The Dutch Windwheel sports a unique look and sustainable features. But is its innovative wind power system practical, or just a lot of static?
As you can imagine, I read a lot of pages and press releases about renewable energy. This morning I saw three articles that introduced the Windwheel, an architectural marvel that may be built in Rotterdam, Netherlands. While everyone is fascinated by its appearance (hey – I am too), the engineer in me wondered about the feasibility of its wind energy production.
No – it’s not the Eye of Sauron!
The Windwheel promises to be a stunning piece of architecture, featuring apartments, rotating cabins, a restaurant with spectacular views, and a hotel. It will also showcase a number of sustainable design practices, such as rainwater collection, passive solar design, waste-to-biogas conversion, and photovoltaic-thermal (PVT) modules. Most notably, however, is the feature for which the structure derives half of its name: wind power.
Electrostatic Wind Conversion
The windwheel will use the innovative Electrostatic Wind Energy Converter (EWICON) that was developed from research conducted at Delft University. EWICON was the subject of a 2008 doctoral dissertation that concluded that the system was capable of producing energy, but with very low efficiencies — 1.7% at best, in the researcher’s experiments — far less than the efficiency of a large wind turbine. Of course, the advantage of EWICON is that there’s no moving rotor, so it doesn’t cause vibration in the building. In short, they won’t be putting a giant rotating turbine in the center of the building, so let’s not compare the EWICON to a traditional turbine.
I do, however, wonder how much energy the EWICON could actually produce, and whether it would be more practical to use another source of renewable energy in the same space. So once again I headed for the back of an envelope (this one required two envelopes) to do some arithmetic. These are very round numbers based on averages.

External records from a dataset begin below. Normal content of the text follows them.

<file path="src/rtl/fetch_pkg.sv">
// Shared fetch types: opcode constants, the fetch state enum and immediate decoders.
package fetch_pkg;

  localparam logic [6:0] OP_JAL      = 7'b1101111;
  localparam logic [6:0] OP_JALR     = 7'b1100111;
  localparam logic [1:0] RVC_OP_C1   = 2'b01;
  localparam logic [1:0] RVC_OP_C2   = 2'b10;
  localparam logic [2:0] RVC_F3_CJ   = 3'b101;
  localparam logic [2:0] RVC_F3_CJAL = 3'b001;
  localparam logic [2:0] RVC_F3_CJR  = 3'b100;

  typedef enum logic [1:0] {
    FETCH     = 2'd0,
    WAIT_JALR = 2'd1,
    HALT      = 2'd2
  } fetch_state_e;

  // J-type immediate from ins[31:12], sign-extended to 32 bits
  function automatic logic [31:0] imm_j(input logic [19:0] hi);
    return {{12{hi[19]}}, hi[7:0], hi[8], hi[18:9], 1'b0};
  endfunction

  // CJ-format immediate from ins[12:2], sign-extended to 32 bits
  function automatic logic [31:0] imm_cj(input logic [10:0] f);
    return {{21{f[10]}}, f[6], f[8:7], f[4], f[5], f[0], f[9], f[3:1], 1'b0};
  endfunction

endpackage

</file>
<file path="src/rtl/ifetch_queue_if.sv">
// Decoder-side valid/ready handshake of the fetch queue.
interface ifetch_queue_if #(
  parameter int XLEN = 32
) ();
  logic            dq_valid_out;
  logic [31:0]     dq_ins_out;
  logic [XLEN-1:0] dq_pc_out;
  logic [XLEN-1:0] dq_pred_pc_out;
  logic            dq_ready_in;

  modport master (output dq_valid_out, dq_ins_out, dq_pc_out, dq_pred_pc_out,
                  input  dq_ready_in);
  modport slave  (input  dq_valid_out, dq_ins_out, dq_pc_out, dq_pred_pc_out,
                  output dq_ready_in);
endinterface

</file>
<file path="src/rtl/fetch_fifo.sv">
// DEPTH-entry circular buffer; flush wins over push/pop, head reads as zero when empty.
module fetch_fifo #(
  parameter int  DEPTH   = 4,
  parameter type entry_t = logic [31:0]
) (
  input  logic                     clk_in,
  input  logic                     rst_n_in,
  input  logic                     push,
  input  entry_t                   push_data,
  input  logic                     pop,
  input  logic                     flush,
  output entry_t                   head,
  output logic [$clog2(DEPTH):0]   count
);
  localparam int PW = $clog2(DEPTH);
  localparam int CW = PW + 1;

  entry_t          mem_q [DEPTH];
  logic [PW-1:0]   wr_ptr_q, wr_ptr_d, rd_ptr_q, rd_ptr_d;
  logic [CW-1:0]   count_q, count_d;

  always_comb begin
    wr_ptr_d = wr_ptr_q;
    rd_ptr_d = rd_ptr_q;
    count_d  = count_q;
    if (flush) begin
      wr_ptr_d = '0;
      rd_ptr_d = '0;
      count_d  = '0;
    end else begin
      if (push) wr_ptr_d = wr_ptr_q + PW'(1);
      if (pop)  rd_ptr_d = rd_ptr_q + PW'(1);
      count_d = count_q + CW'(push) - CW'(pop);
    end
  end

  always_ff @(posedge clk_in) begin
    if (!rst_n_in) begin
      wr_ptr_q <= '0;
      rd_ptr_q <= '0;
      count_q  <= '0;
    end else begin
      wr_ptr_q <= wr_ptr_d;
      rd_ptr_q <= rd_ptr_d;
      count_q  <= count_d;
    end
  end

  always_ff @(posedge clk_in) begin
    if (push && !flush) mem_q[wr_ptr_q] <= push_data;
  end

  assign head  = (count_q != '0) ? mem_q[rd_ptr_q] : '0;
  assign count = count_q;

endmodule

</file>
<file path="src/rtl/ifetch_queue.sv">
// Fetch stage: one-outstanding icache requests, direct-jump pre-decode, JALR stall, fetch queue.
// Optional compressed-instruction pre-decode is enabled by defining RVC_FETCH_EN.
module ifetch_queue
  import fetch_pkg::*;
#(
  parameter int              XLEN     = 32,
  parameter int              DEPTH    = 4,
  parameter logic [XLEN-1:0] RESET_PC = '0
) (
  input  logic                   clk_in,
  input  logic                   rst_n_in,
  input  logic                   rdy_in,
  output logic                   ic_req_out,
  output logic [XLEN-1:0]        ic_pc_out,
  input  logic [31:0]            ic_ins_in,
  input  logic                   ic_valid_in,
  output logic [XLEN-1:0]        bp_pc_out,
  output logic [31:0]            bp_ins_out,
  input  logic [XLEN-1:0]        bp_next_pc_in,
  ifetch_queue_if.master         dq,
  input  logic                   redir_valid_in,
  input  logic [XLEN-1:0]        redir_pc_in,
  input  logic                   jalr_valid_in,
  input  logic [XLEN-1:0]        jalr_pc_in,
  output logic [$clog2(DEPTH):0] q_count_out
);
  localparam int CW = $clog2(DEPTH) + 1;
  localparam logic [XLEN-1:0] LSB_CLR = ~XLEN'(1);

  typedef struct packed {
    logic [31:0]     ins;
    logic [XLEN-1:0] pc;
    logic [XLEN-1:0] pred_pc;
  } entry_t;

  fetch_state_e    state_q, state_d;
  logic [XLEN-1:0] pc_q, pc_d;
  logic            req_q, req_d, drop_q, drop_d;
  logic            push, pop, flush, q_valid;
  entry_t          push_entry, head_entry;
  logic [CW-1:0]   count, count_next;
  logic            is_jal, is_jalr;
  logic [XLEN-1:0] step, jump_tgt;

  always_comb begin
    is_jal   = (ic_ins_in[6:0] == OP_JAL);
    is_jalr  = (ic_ins_in[6:0] == OP_JALR);
    step     = XLEN'(4);
    jump_tgt = pc_q + XLEN'(signed'(imm_j(ic_ins_in[31:12])));
`ifdef RVC_FETCH_EN
    if (ic_ins_in[1:0] != 2'b11) begin
      step     = XLEN'(2);
      is_jal   = (ic_ins_in[1:0] == RVC_OP_C1) &&
                 (ic_ins_in[15:13] == RVC_F3_CJ || ic_ins_in[15:13] == RVC_F3_CJAL);
      // C.JR / C.JALR: rs2 must be zero and rs1 non-zero, else it is C.MV/C.ADD/C.EBREAK
      is_jalr  = (ic_ins_in[1:0] == RVC_OP_C2) && (ic_ins_in[15:13] == RVC_F3_CJR) &&
                 (ic_ins_in[11:7] != 5'd0) && (ic_ins_in[6:2] == 5'd0);
      jump_tgt = pc_q + XLEN'(signed'(imm_cj(ic_ins_in[12:2])));
    end
`endif
  end

  assign q_valid = (count != '0);
  assign flush   = rdy_in && redir_valid_in;
  assign pop     = rdy_in && !redir_valid_in && q_valid && dq.dq_ready_in;

  always_comb begin
    state_d    = state_q;
    pc_d       = pc_q;
    drop_d     = drop_q;
    push       = 1'b0;
    push_entry = '0;
    if (rdy_in) begin
      if (redir_valid_in) begin
        state_d = FETCH;
        pc_d    = redir_pc_in & LSB_CLR;
        drop_d  = ic_valid_in ? 1'b0 : (drop_q || req_q);
      end else if (state_q == WAIT_JALR && jalr_valid_in) begin
        state_d = FETCH;
        pc_d    = jalr_pc_in & LSB_CLR;
      end else if (ic_valid_in && drop_q) begin
        drop_d = 1'b0;
      end else if (ic_valid_in && state_q == FETCH) begin
        if (ic_ins_in == 32'd0) begin
          state_d = HALT;
        end else begin
          push           = 1'b1;
          push_entry.ins = ic_ins_in;
          push_entry.pc  = pc_q;
          if (is_jal) begin
            push_entry.pred_pc = jump_tgt;
            pc_d               = jump_tgt;
          end else if (is_jalr) begin
            push_entry.pred_pc = pc_q + step;
            state_d            = WAIT_JALR;
          end else begin
            push_entry.pred_pc = bp_next_pc_in & LSB_CLR;
            pc_d               = bp_next_pc_in & LSB_CLR;
          end
        end
      end
    end
  end

  // Request is registered; the slot it will fill is already counted as free here
  always_comb begin
    count_next = count;
    req_d      = req_q;
    if (rdy_in) begin
      count_next = flush ? '0 : count + CW'(push) - CW'(pop);
      req_d      = (state_d == FETCH) && !drop_d && (count_next < CW'(DEPTH));
    end
  end

  always_ff @(posedge clk_in) begin
    if (!rst_n_in) begin
      state_q <= FETCH;
      pc_q    <= RESET_PC;
      req_q   <= 1'b0;
      drop_q  <= 1'b0;
    end else begin
      state_q <= state_d;
      pc_q    <= pc_d;
      req_q   <= req_d;
      drop_q  <= drop_d;
    end
  end

  fetch_fifo #(.DEPTH(DEPTH), .entry_t(entry_t)) u_fifo (
    .clk_in    (clk_in),
    .rst_n_in  (rst_n_in),
    .push      (push),
    .push_data (push_entry),
    .pop       (pop),
    .flush     (flush),
    .head      (head_entry),
    .count     (count)
  );

  assign ic_req_out        = req_q;
  assign ic_pc_out         = pc_q;
  assign bp_pc_out         = pc_q;
  assign bp_ins_out        = ic_ins_in;
  assign q_count_out       = count;
  assign dq.dq_valid_out   = q_valid;
  assign dq.dq_ins_out     = head_entry.ins;
  assign dq.dq_pc_out      = head_entry.pc;
  assign dq.dq_pred_pc_out = head_entry.pred_pc;

endmodule
</file>
<file path="src/flat_wrapper.sv">
// flat-port wrapper written by rule: the top's interface ports become plain ports
module ifetch_queue_flat import fetch_pkg::*;
#(
  parameter int              XLEN     = 32,
  parameter int              DEPTH    = 4,
  parameter logic [XLEN-1:0] RESET_PC = '0
)
  (clk_in, rst_n_in, rdy_in, ic_req_out, ic_pc_out, ic_ins_in, ic_valid_in, bp_pc_out, bp_ins_out, bp_next_pc_in, redir_valid_in, redir_pc_in, jalr_valid_in, jalr_pc_in, q_count_out, dq_dq_valid_out, dq_dq_ins_out, dq_dq_pc_out, dq_dq_pred_pc_out, dq_dq_ready_in);
  ifetch_queue_if #(.XLEN(XLEN)) dq_i ();
  input  logic clk_in;
  input  logic rst_n_in;
  input  logic rdy_in;
  output logic ic_req_out;
  output logic [XLEN-1:0] ic_pc_out;
  input  logic [31:0] ic_ins_in;
  input  logic ic_valid_in;
  output logic [XLEN-1:0] bp_pc_out;
  output logic [31:0] bp_ins_out;
  input  logic [XLEN-1:0] bp_next_pc_in;
  input  logic redir_valid_in;
  input  logic [XLEN-1:0] redir_pc_in;
  input  logic jalr_valid_in;
  input  logic [XLEN-1:0] jalr_pc_in;
  output logic [$clog2(DEPTH):0] q_count_out;
  output wire logic [$bits(dq_i.dq_valid_out)-1:0] dq_dq_valid_out;
  output wire logic [$bits(dq_i.dq_ins_out)-1:0] dq_dq_ins_out;
  output wire logic [$bits(dq_i.dq_pc_out)-1:0] dq_dq_pc_out;
  output wire logic [$bits(dq_i.dq_pred_pc_out)-1:0] dq_dq_pred_pc_out;
  input wire logic [$bits(dq_i.dq_ready_in)-1:0] dq_dq_ready_in;
  assign dq_dq_valid_out = dq_i.dq_valid_out;
  assign dq_dq_ins_out = dq_i.dq_ins_out;
  assign dq_dq_pc_out = dq_i.dq_pc_out;
  assign dq_dq_pred_pc_out = dq_i.dq_pred_pc_out;
  assign dq_i.dq_ready_in = dq_dq_ready_in;
  ifetch_queue #(.XLEN(XLEN), .DEPTH(DEPTH), .RESET_PC(RESET_PC)) u_core (.clk_in(clk_in), .rst_n_in(rst_n_in), .rdy_in(rdy_in), .ic_req_out(ic_req_out), .ic_pc_out(ic_pc_out), .ic_ins_in(ic_ins_in), .ic_valid_in(ic_valid_in), .bp_pc_out(bp_pc_out), .bp_ins_out(bp_ins_out), .bp_next_pc_in(bp_next_pc_in), .dq(dq_i), .redir_valid_in(redir_valid_in), .redir_pc_in(redir_pc_in), .jalr_valid_in(jalr_valid_in), .jalr_pc_in(jalr_pc_in), .q_count_out(q_count_out));
endmodule
</file>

The outer diameter of the Windwheel is 174m. Although they didn’t specify the inner diameter, I estimate it to be around 87m. That’s a cross-sectional area of just under 6000m2. Rotterdam’s average wind speed is 6m/s, so the total available power in the wind is 794 kW. At 1.7% efficiency, the EWICON would generate roughly 13.5 kW, or about 324 kWh/day.
Solar Equivalent
6000m2 would hold a 1500 kW (DC) photovoltaic array. Taking into account the average sunlight in Rotterdam and the fact that the panels would be tilted at 90o (vertical) so they don’t shade each other, such a system could produce an average of 2500 kWh per day – almost eight times the amount that the EWICON is capable of delivering. To make the EWICON competitive with solar PV, it would need to have an efficiency of at least 13%.
On the other hand, a wall of PV panels would block the view through the center of the Windwheel. Suppose we use one fourth the number of panels, tilt them at 45o and space them out so they don’t shade each other or impede much of the view. That system would produce about 1100 kWh/day – more than triple the EWICON’s production. (If you’re wondering why cutting the number of panels by a factor of four doesn’t cut production by the same factor, it’s because the panels will generate more power when tilted at 45o than they would at 90o.)
Is It Worthwhile?
As a tourist attraction, the developers expect the building to become profitable in ten years or less. At this point the Windwheel is a concept. The planners are searching for more partners, and have not yet made the costs public. That makes it difficult to determine the return on investment or the payback period of the EWICON. One thing that raises my eyebrow: Delft University, where the EWICON was developed, now says this on its web site:
“In March 2013 TU Delft and its partners unveiled the EWICON. Scientific data has shown that the principle works on a small scale. However there is no evidence that this principle is suitable for use on a commercial scale. At present TU Delft is not actively involved in the further development of the EWICON.”
Final Grade
The building’s architecture is eye-catching, to say the least. As a model of energy efficiency, passive heating and cooling, PVT, and water conservation, the Windwheel deserves accolades. I give it an A+ in those categories. The jury is still out on its wind power capabilities, so it gets an “incomplete” on that one. Given that Delft University has suspended its research on the EWICON, that “incomplete” seems likely to turn into an F. I realize that part of the Windwheel’s purpose is to be a demonstration of sustainable energy, but I’m not sure of the value in demonstrating a technology that’s not very pragmatic.
Maybe they should add more solar and change the name to “Sunwheel.”